* [Dataset entries]:
From an optimization exercise on the open Yosys and OpenROAD flow, aimed at small area; shortcuts taken in it are not production practice.
In this exercise RTL edits were held to simulation tests only and were not proved equivalent to the original.
Power figures rest on the tool's default switching activity, not on a simulated workload.

<file path="flow/config.mk">
export PLATFORM = sky130hd
export DESIGN_NAME = psx_bus_ctrl
export DESIGN_NICKNAME = psx_bus_ctrl
export VERILOG_FILES = /design/flow/design.v
export SDC_FILE = /design/flow/constraint.sdc
export NUM_CORES = 4
export LEC_CHECK = 0
export CAP_MARGIN = 20
export CORE_MARGIN = 2
export CORE_UTILIZATION = 40
export SLEW_MARGIN = 20
</file>
<file path="flow/constraint.sdc">
create_clock -name core_clock -period 25.0 [get_ports {clk}]
set_input_delay 5.0000 -clock core_clock [delete_from_list [all_inputs] [get_ports {clk}]]
set_output_delay 5.0000 -clock core_clock [all_outputs]
set_load 0.01 [all_outputs]
</file>
<file path="flow/design.v">
module bus_timing (
    input  wire [8:0] md,       
    input  wire [11:0] cd,      
    input  wire [1:0] sel,
    output wire [7:0] ticks
);
    wire [3:0] access_time = md[3:0];
    wire       use_com0    = md[4];
    wire       use_com2    = md[6];
    wire       use_com3    = md[7];
    wire       bus16       = md[8];
    wire [3:0] com0 = cd[3:0];
    wire [3:0] com2 = cd[7:4];
    wire [3:0] com3 = cd[11:8];
    wire [4:0] u    = (use_com0 ? {1'b0, com0} : 5'd0) + (use_com2 ? {1'b0, com2} : 5'd0);
    wire [5:0] base = {1'b0, u} + {2'b00, access_time};
    wire       lt6 = (u < {4'd0, use_com0} + 5'd6);         
    wire [4:0] mn   = use_com3 ? {1'b0, com3} : 5'd0;
    wire [6:0] f0 = {1'b0, base} + 7'd1 + {6'd0, lt6} - {6'd0, use_com0};
    wire [6:0] s1 = {1'b0, base} + 7'd2 - {6'd0, use_com0};
    wire [6:0] fm = {2'b00, mn} + 7'd5;
    wire [6:0] sm = {2'b00, mn} + 7'd2;
    wire [6:0] f  = (f0 < fm) ? fm : f0;        
    wire [6:0] s  = (s1 < sm) ? sm : s1;        
    wire add1 = (sel == 2'd1 && !bus16) || (sel == 2'd2);
    wire add2 = (sel == 2'd2 && !bus16);
    assign ticks = {1'b0, f} + (add1 ? {1'b0, s} : 8'd0) + (add2 ? {s, 1'b0} : 8'd0);
endmodule
module psx_bus_ctrl (
    input  wire        clk,
    input  wire        rst,           
    input  wire        req_valid,
    input  wire [1:0]  req_kind,      
    input  wire        req_write,
    input  wire [1:0]  req_size,      
    input  wire [31:0] req_addr,
    input  wire [31:0] req_wdata,
    input  wire        isc,           
    output wire        resp_valid,
    output wire        resp_ok,
    output wire [2:0]  resp_exc,      
    output wire        resp_invalid,
    output wire [4:0]  resp_region,
    output wire [7:0]  resp_ticks,
    output wire [31:0] resp_rdata
);
    localparam [4:0] R_RAM = 5'd0,  R_EXP1 = 5'd1,  R_SCRATCH = 5'd2, R_MEMCTRL = 5'd3,
                     R_JOY = 5'd4,  R_SIO = 5'd5,   R_MEMCTRL2 = 5'd6, R_INTC = 5'd7,
                     R_DMA = 5'd8,  R_TIMERS = 5'd9, R_CDROM = 5'd10, R_GPU = 5'd11,
                     R_MDEC = 5'd12, R_SPU = 5'd13, R_EXP2 = 5'd14,   R_BIOS = 5'd15,
                     R_HOLE = 5'd16, R_CACHECTL = 5'd17, R_SCRATCHPAD = 5'd18,
                     R_SUPPRESSED = 5'd19;
    localparam [4:0] C_NONE = 5'd24, C_REFUSED = 5'd25,
                     C_ADEL = 5'd28, C_ADES = 5'd29, C_IBE = 5'd30, C_DBE = 5'd31;
    localparam [31:0] RST0 = 32'h1F000000, RST1 = 32'h1F802000, RST2 = 32'h0013243F,
                      RST3 = 32'h00003022, RST4 = 32'h0013243F, RST5 = 32'h200931E1,
                      RST6 = 32'h00020843, RST7 = 32'h00070777, RST8 = 32'h00031125;
    localparam [31:0] RAM_SIZE_RST = 32'h00000B88;
    function [26:0] pk(input [31:0] x);
        pk = {x[31], x[29], x[27:24], x[20:0]};
    endfunction
    function [31:0] upk(input [26:0] x);
        upk = {x[26], 1'b0, x[25], 1'b0, x[24:21], 3'b000, x[20:0]};
    endfunction
    reg [31:0] mc0, mc1;
    reg [26:0] mc2, mc3, mc4, mc5, mc6, mc7;
    reg [17:0] mc8;
    reg [31:0] ram_size_reg;
    reg [31:0] cache_control;
    wire [28:0] pa  = req_addr[28:0];
    wire [2:0]  seg = req_addr[31:29];
    wire is_virt  = (req_kind == 2'd1);
    wire is_fetch = (req_kind == 2'd2);
    wire [1:0] size  = is_fetch ? 2'd2 : req_size;
    wire       write = !is_fetch && req_write;
    wire aligned = (size == 2'd0) ||
                   (size == 2'd1 && pa[0] == 1'b0) ||
                   (size == 2'd2 && pa[1:0] == 2'b00);
    wire ok = (req_kind != 2'd3) && (size != 2'd3) && (aligned || is_virt);
    wire seg_bad    = (seg == 3'b001) || (seg == 3'b010) || (seg == 3'b011);
    wire seg_kseg2  = (seg == 3'b110) || (seg == 3'b111);
    wire seg_cached = (seg == 3'b000) || (seg == 3'b100);
    wire is_cachectl = (req_addr == 32'hFFFE0130);
    wire is_scratch  = (pa[28:10] == 19'h7E000);    
    reg [4:0] pregion;
    always @* begin
        pregion = R_HOLE;
        if (pa[28:23] == 6'd0)                               pregion = R_RAM;
        else if (pa[28:23] == 6'h3E)                         pregion = R_EXP1;
        else if (pa[28:10] == 19'h7E000)                     pregion = R_SCRATCH;
        else if (pa >= 29'h1F801000 && pa <= 29'h1F801023)   pregion = R_MEMCTRL;
        else if (pa[28:4] == 25'h1F80104)                    pregion = R_JOY;
        else if (pa[28:4] == 25'h1F80105)                    pregion = R_SIO;
        else if (pa[28:2] == 27'h7E00418)                   pregion = R_MEMCTRL2;
        else if (pa[28:3] == 26'h3F0020E)                   pregion = R_INTC;
        else if (pa[28:7] == 22'h3F0021)                     pregion = R_DMA;
        else if (pa >= 29'h1F801100 && pa <= 29'h1F80112F)   pregion = R_TIMERS;
        else if (pa[28:2] == 27'h7E00600)                   pregion = R_CDROM;
        else if (pa[28:3] == 26'h3F00302)                   pregion = R_GPU;
        else if (pa[28:3] == 26'h3F00304)                   pregion = R_MDEC;
        else if (pa[28:10] == 19'h7E007)                     pregion = R_SPU;
        else if (pa[28:13] == 16'hFC01)                      pregion = R_EXP2;
        else if (pa[28:19] == 10'h3F8)                       pregion = R_BIOS;
    end
    reg [4:0] code;
    always @* begin
        if (rst || !req_valid)
            code = C_NONE;
        else if (!ok)
            code = C_REFUSED;
        else if (is_virt) begin
            if (!aligned)
                code = write ? C_ADES : C_ADEL;
            else if (seg_bad)
                code = C_DBE;
            else if (seg_kseg2)
                code = is_cachectl ? R_CACHECTL : C_DBE;
            else if (write && isc && seg_cached)
                code = R_SUPPRESSED;
            else if (is_scratch)
                code = R_SCRATCHPAD;
            else
                code = pregion;
        end else if (is_fetch) begin
            if (seg_bad || seg_kseg2)
                code = C_IBE;
            else if (is_scratch)
                code = R_SCRATCHPAD;
            else
                code = pregion;
        end else
            code = pregion;
    end
    wire [31:0] wmask = (size == 2'd0) ? 32'h000000FF :
                        (size == 2'd1) ? 32'h0000FFFF : 32'hFFFFFFFF;
    wire [31:0] v    = req_wdata & wmask;
    wire [31:0] mc_v = v << {pa[1:0], 3'b000};
    wire mc_write = write && code == R_MEMCTRL;
    wire ms_write = write && code == R_MEMCTRL2 && pa[1:0] == 2'd0;
    wire cc_write = write && code == R_CACHECTL;
    wire [3:0] wi = pa[5:2];
    wire [31:0] wv = mc_v;
    function [31:0] ld(input [31:0] r);
        ld = rst ? r : wv;
    endfunction
    wire [8:0] mc_en;
    genvar gi;
    generate for (gi = 0; gi < 9; gi = gi + 1) begin : g_en
        assign mc_en[gi] = rst || (mc_write && wi == gi);
    end endgenerate
    wire ms_en = rst || ms_write;
    wire cc_en = rst || cc_write;
    always @(posedge clk) begin
        if (mc_en[0]) mc0 <= ld(RST0);
        if (mc_en[1]) mc1 <= ld(RST1);
        if (mc_en[2]) mc2 <= pk(ld(RST2));
        if (mc_en[3]) mc3 <= pk(ld(RST3));
        if (mc_en[4]) mc4 <= pk(ld(RST4));
        if (mc_en[5]) mc5 <= pk(ld(RST5));
        if (mc_en[6]) mc6 <= pk(ld(RST6));
        if (mc_en[7]) mc7 <= pk(ld(RST7));
        if (mc_en[8]) mc8 <= ld(RST8);
        if (ms_en) ram_size_reg  <= rst ? RAM_SIZE_RST : v;
        if (cc_en) cache_control <= rst ? 32'd0 : v;
    end
    reg [4:0] r_code;
    reg [1:0] r_sz;
    reg [5:0] r_a;
    reg       r_x21;      
    always @(posedge clk) begin
        r_code <= code;
        r_sz   <= write ? 2'd3 : size;
        r_a    <= pa[5:0];
        r_x21  <= (pa[12:0] == 13'h0021);
    end
    assign resp_valid  = (r_code != C_NONE);
    assign resp_ok     = (r_code != C_REFUSED);
    assign resp_exc    = (r_code[4:2] == 3'b111) ? r_code[2:0] : 3'd0;
    assign resp_region = r_code;
    assign resp_invalid = (r_code == R_SCRATCH) || (r_code == R_HOLE) ||
                          (r_code == R_MEMCTRL2 && r_a[1:0] != 2'd0);
    wire rd = (r_sz != 2'd3);
    wire [31:0] rmask = (r_sz == 2'd0) ? 32'h000000FF :
                        (r_sz == 2'd1) ? 32'h0000FFFF : 32'hFFFFFFFF;
    reg [26:0] md;
    always @* begin
        case (r_code)
            R_EXP1:  md = mc2;
            R_EXP2:  md = mc7;
            R_BIOS:  md = mc4;
            R_CDROM: md = mc6;
            default: md = mc5;
        endcase
    end
    wire [31:0] mdu = upk(md);
    wire [7:0]  t_ticks;
    bus_timing u_t (.md(mdu[12:4]), .cd({mc8[15:8], mc8[3:0]}), .sel(r_sz), .ticks(t_ticks));
    reg [31:0] mcr;
    always @* begin
        case (r_a[5:2])
            4'd0: mcr = mc0;
            4'd1: mcr = mc1;
            4'd2: mcr = upk(mc2);
            4'd3: mcr = upk(mc3);
            4'd4: mcr = upk(mc4);
            4'd5: mcr = upk(mc5);
            4'd6: mcr = upk(mc6);
            4'd7: mcr = upk(mc7);
            default: mcr = {14'd0, mc8};
        endcase
    end
    reg [7:0]  ticks;
    reg [31:0] rdata;
    always @* begin
        ticks = 8'd0;
        rdata = 32'd0;
        if (resp_invalid) begin
            ticks = 8'd1;
            rdata = rd ? rmask : 32'd0;
        end else if (rd) begin
            case (r_code)
                R_EXP1: begin
                    ticks = t_ticks;
                    rdata = rmask;
                end
                R_MEMCTRL: begin
                    ticks = 8'd2;
                    rdata = (mcr >> {r_a[1:0], 3'b000}) & rmask;
                end
                R_MEMCTRL2: begin
                    ticks = 8'd2;
                    rdata = ram_size_reg & rmask;
                end
                R_JOY, R_SIO, R_INTC, R_DMA, R_TIMERS, R_GPU, R_MDEC:
                    ticks = 8'd2;
                R_CDROM, R_SPU, R_BIOS:
                    ticks = t_ticks;
                R_EXP2: begin
                    ticks = t_ticks;
                    rdata = r_x21 ? 32'h0000000C : rmask;
                end
                R_CACHECTL: rdata = cache_control & rmask;
                default: ;
            endcase
        end
    end
    assign resp_ticks = ticks;
    assign resp_rdata = rdata;
endmodule
</file>
<file path="flow/run.sh">
#!/bin/bash
# synth_recipe.tcl (not shown) runs the flow's synth.tcl, then flattens the netlist and writes it again
# the make line also repeats each setting of config.mk as NAME=value (left out here)
make -C /OpenROAD-flow-scripts/flow DESIGN_CONFIG=/design/flow/config.mk WORK_HOME=/design/flow/orfs CLKGATE_MAP_FILE= SYNTH_SCRIPT=/design/flow/synth_recipe.tcl finish
</file>
==> results.json, run 1 <==
{
  "outcome": "finished clean",
  "slowest_stage": "dfxtp_1",
  "grt-ovfl-total": 0,
  "grt_max_degree": 48,
  "hold_viol_final": 0,
  "ys_seq_area_frac": 0.575,
  "core_um2": 40800,
  "hold_path.class": "in2reg",
  "cts_buffers": 35,
  "syn_nets": 1548,
  "crit_arrival_ps": 9270,
  "critPathLaunchType": "flop",
  "die_w_um": 208,
  "final_nets": 1657,
  "cts.clk_slew.worst_paths_ps": 60,
  "synthMuxAreaShare": 0.0227,
  "yosys.area_share.simple": 0.139,
  "die_y_um": 208,
  "clock.fmax_ghz": 0.0701,
  "drt_wl_total_um": 55000,
  "place_congestion": 0.913,
  "maxSlewViolCount": 0,
  "root_buffer": "clkbuf_16",
  "synth_area_um2": 16600,
  "fin_crit_sh": 0.571,
  "powerDensity_nw_per_um2": 82.0,
  "synth_top_cell_area_share": 0.558,
  "cts_max_path_buffers": 3,
  "worstPathRequired_ps": 20000,
  "grt_pass1_wl_um": 81000,
  "synth_compound_area_frac": 0.177,
  "critPathMaxFanout": 16,
  "cts_tree": "yes",
  "ys.flop_type": "edfxtp_1",
  "die-area_um2": 43100,
  "yosysUniqueCellTypes": 84,
  "relSlewSlack": 0.303,
  "rsz0062_at_grt": "false",
  "cpPeakStageDelay_ps": 650,
  "critPathBufInv": 5,
  "worst_slack_ps": 10730,
  "drt-vias-per-instance": 6.19,
  "ys_warn_count": 1,
  "utilization": 0.478,
  "peakVddDrop_v": 0.0000719,
  "area.growth.synth_to_final_pct": 17.9,
  "ys_ff_latch": 322,
  "dpl.hpwl_um": 37800,
  "first_iter_violations": 1504,
  "synth_top_family_by_area": "compound AO/OA/AOI/OAI gates",
  "place_inst": 2030,
  "holdWs_ps": 5000,
  "postCtsSetupRepairBufs": 0,
  "avgSynthCellArea_um2": 11.6,
  "ant_nets": 0,
  "via_count": 13000,
  "drv_cap": 0,
  "n_antenna_cell": 0,
  "setup_viol": 0,
  "antenna_found_initial": 0,
  "grt_usage": 0.250,
  "worst_pin_slew_ps": 1040,
  "cp_top_family": "compound AO/OA/AOI/OAI gates",
  "fin_tns_setup_ps": 0,
  "synth_edf_count": 308,
  "ys_async_sr_fraction": 0,
  "fp-row-count": 74,
  "hold_buffers": 0,
  "worstSetupPathType": "reg2out",
  "final_layout_size_suffix_gt1_frac": 0.0890,
  "synthAdderAreaFrac": 0.0408,
  "htreeDepth": 2,
  "cts_resized": 0,
  "syn_inst": 1427,
  "wire_per_inst_um": 26.3,
  "p_leak_nw": 6.93,
  "synth_xor_area_frac": 0.0106,
  "dpl_worst_slack_ps": 11330,
  "clock-sinks": 322,
  "synth_top_area_cell": "edfxtp_1",
  "dr.pass1.iters": 6,
  "stdcell_count": 2093,
  "min_period_ps": 14270,
  "grt_pass1_vias": 12500,
  "setup.worst_path.end_class": "primary output",
  "port_buffers": 123,
  "start_util": 0.406,
  "synth.area.top_cells": "edfxtp_1 56%, a22oi_1 3.5%, ha_1 2.9%",
  "io_pins": 124,
  "drc": 0
}
-- worst paths after layout --
kind | from | cells after the start | slack [ps] | to
setup / recovery | r_code[3] | 34 | 10730 | resp_ticks[7]
hold / removal | req_addr[0] | 2 | 5000 | r_a[0]
-- per-stage QoR --
stage	cell area, um^2	total power [mW]
after floorplan	16600	0.975
after global placement	18400	1.10
after detailed placement	18400	1.11
after CTS	19500	1.61
after global routing	19500	1.68
final	19500	1.60
-- layout by cell type (no fill, tap or decap), types with 9 or more instances in the layout --
cell type and count:
nor2_1 99, nand2_1 120, fa_1 10, a21o_1 16, a31oi_1 13, clkdlybuf4s50_1 121, clkbuf_16 35, and2_1 26
a22oi_1 77, nand4_1 17, ha_1 38, nor4_1 10, a222oi_1 25, edfxtp_1 308, nor2b_1 35, a21oi_1 61
a41o_1 9, inv_1 51, xnor2_1 12, o21ai_0 82, nand3_1 29, nor3_1 22, buf_4 34, or2_2 14
nand2b_1 13, a22o_1 23, dfxtp_1 14, mux2i_1 24, mux2_2 10, a221oi_1 29, and3_1 22
-- synthesized netlist by cell type, types with 25 or more instances --
master,number
edfxtp_1,308
nand2_1,120
nor2_1,99
o21ai_0,82
a22oi_1,77
a21oi_1,61
clkbuf_1,61
inv_1,51
ha_1,38
nor2b_1,35
a221oi_1,29
nand3_1,29
and2_1,26
a222oi_1,25
-- layer usage --
metal / part of all wire / GRT usage / up-vias
met1: 0.40 / 0.336 / 6445
met2: 0.49 / 0.423 / 642
met3: 0.085 / 0.0354 / 80
li1: - / - / 5784
met5: 0 / 0 / -
met4: 0.028 / 0.0697 / 0
-- where the power goes --
group	total [mW]	switching, mW	internal [mW]
combinational	0.445	0.263	0.182
clock	0.500	0.207	0.293
sequential	0.656	0.0172	0.639
-- kinds of logic (layout without fill, tap and decap cells) --
logic type	count (synthesis)	count (layout)
simple gates	452	452
compound gates	411	411
flops	322	322
buf+inv	139	273
fa+ha+maj	48	48
mux	35	35
xor+xnor	20	20
-- cell type report --
type                       instances  area [um^2]
inverter                          53          199
clock buffer                      44          920
sequential                       322         9530
multi-input combinational        966         6560
timing repair buffer             158         1490
fill                            3685        21300
tap                              532          666
clock inverter                    18          181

* [YOUR TASK]: Could you retype exactly the lines above, starting at the line that contains "4'd1: mcr = mc1;" and ending at the line that contains "# the make line", and nothing more?

* [RESPONSE]:
            4'd1: mcr = mc1;
            4'd2: mcr = upk(mc2);
            4'd3: mcr = upk(mc3);
            4'd4: mcr = upk(mc4);
            4'd5: mcr = upk(mc5);
            4'd6: mcr = upk(mc6);
            4'd7: mcr = upk(mc7);
            default: mcr = {14'd0, mc8};
        endcase
    end
    reg [7:0]  ticks;
    reg [31:0] rdata;
    always @* begin
        ticks = 8'd0;
        rdata = 32'd0;
        if (resp_invalid) begin
            ticks = 8'd1;
            rdata = rd ? rmask : 32'd0;
        end else if (rd) begin
            case (r_code)
                R_EXP1: begin
                    ticks = t_ticks;
                    rdata = rmask;
                end
                R_MEMCTRL: begin
                    ticks = 8'd2;
                    rdata = (mcr >> {r_a[1:0], 3'b000}) & rmask;
                end
                R_MEMCTRL2: begin
                    ticks = 8'd2;
                    rdata = ram_size_reg & rmask;
                end
                R_JOY, R_SIO, R_INTC, R_DMA, R_TIMERS, R_GPU, R_MDEC:
                    ticks = 8'd2;
                R_CDROM, R_SPU, R_BIOS:
                    ticks = t_ticks;
                R_EXP2: begin
                    ticks = t_ticks;
                    rdata = r_x21 ? 32'h0000000C : rmask;
                end
                R_CACHECTL: rdata = cache_control & rmask;
                default: ;
            endcase
        end
    end
    assign resp_ticks = ticks;
    assign resp_rdata = rdata;
endmodule
</file>
<file path="flow/run.sh">
#!/bin/bash
# synth_recipe.tcl (not shown) runs the flow's synth.tcl, then flattens the netlist and writes it again
# the make line also repeats each setting of config.mk as NAME=value (left out here)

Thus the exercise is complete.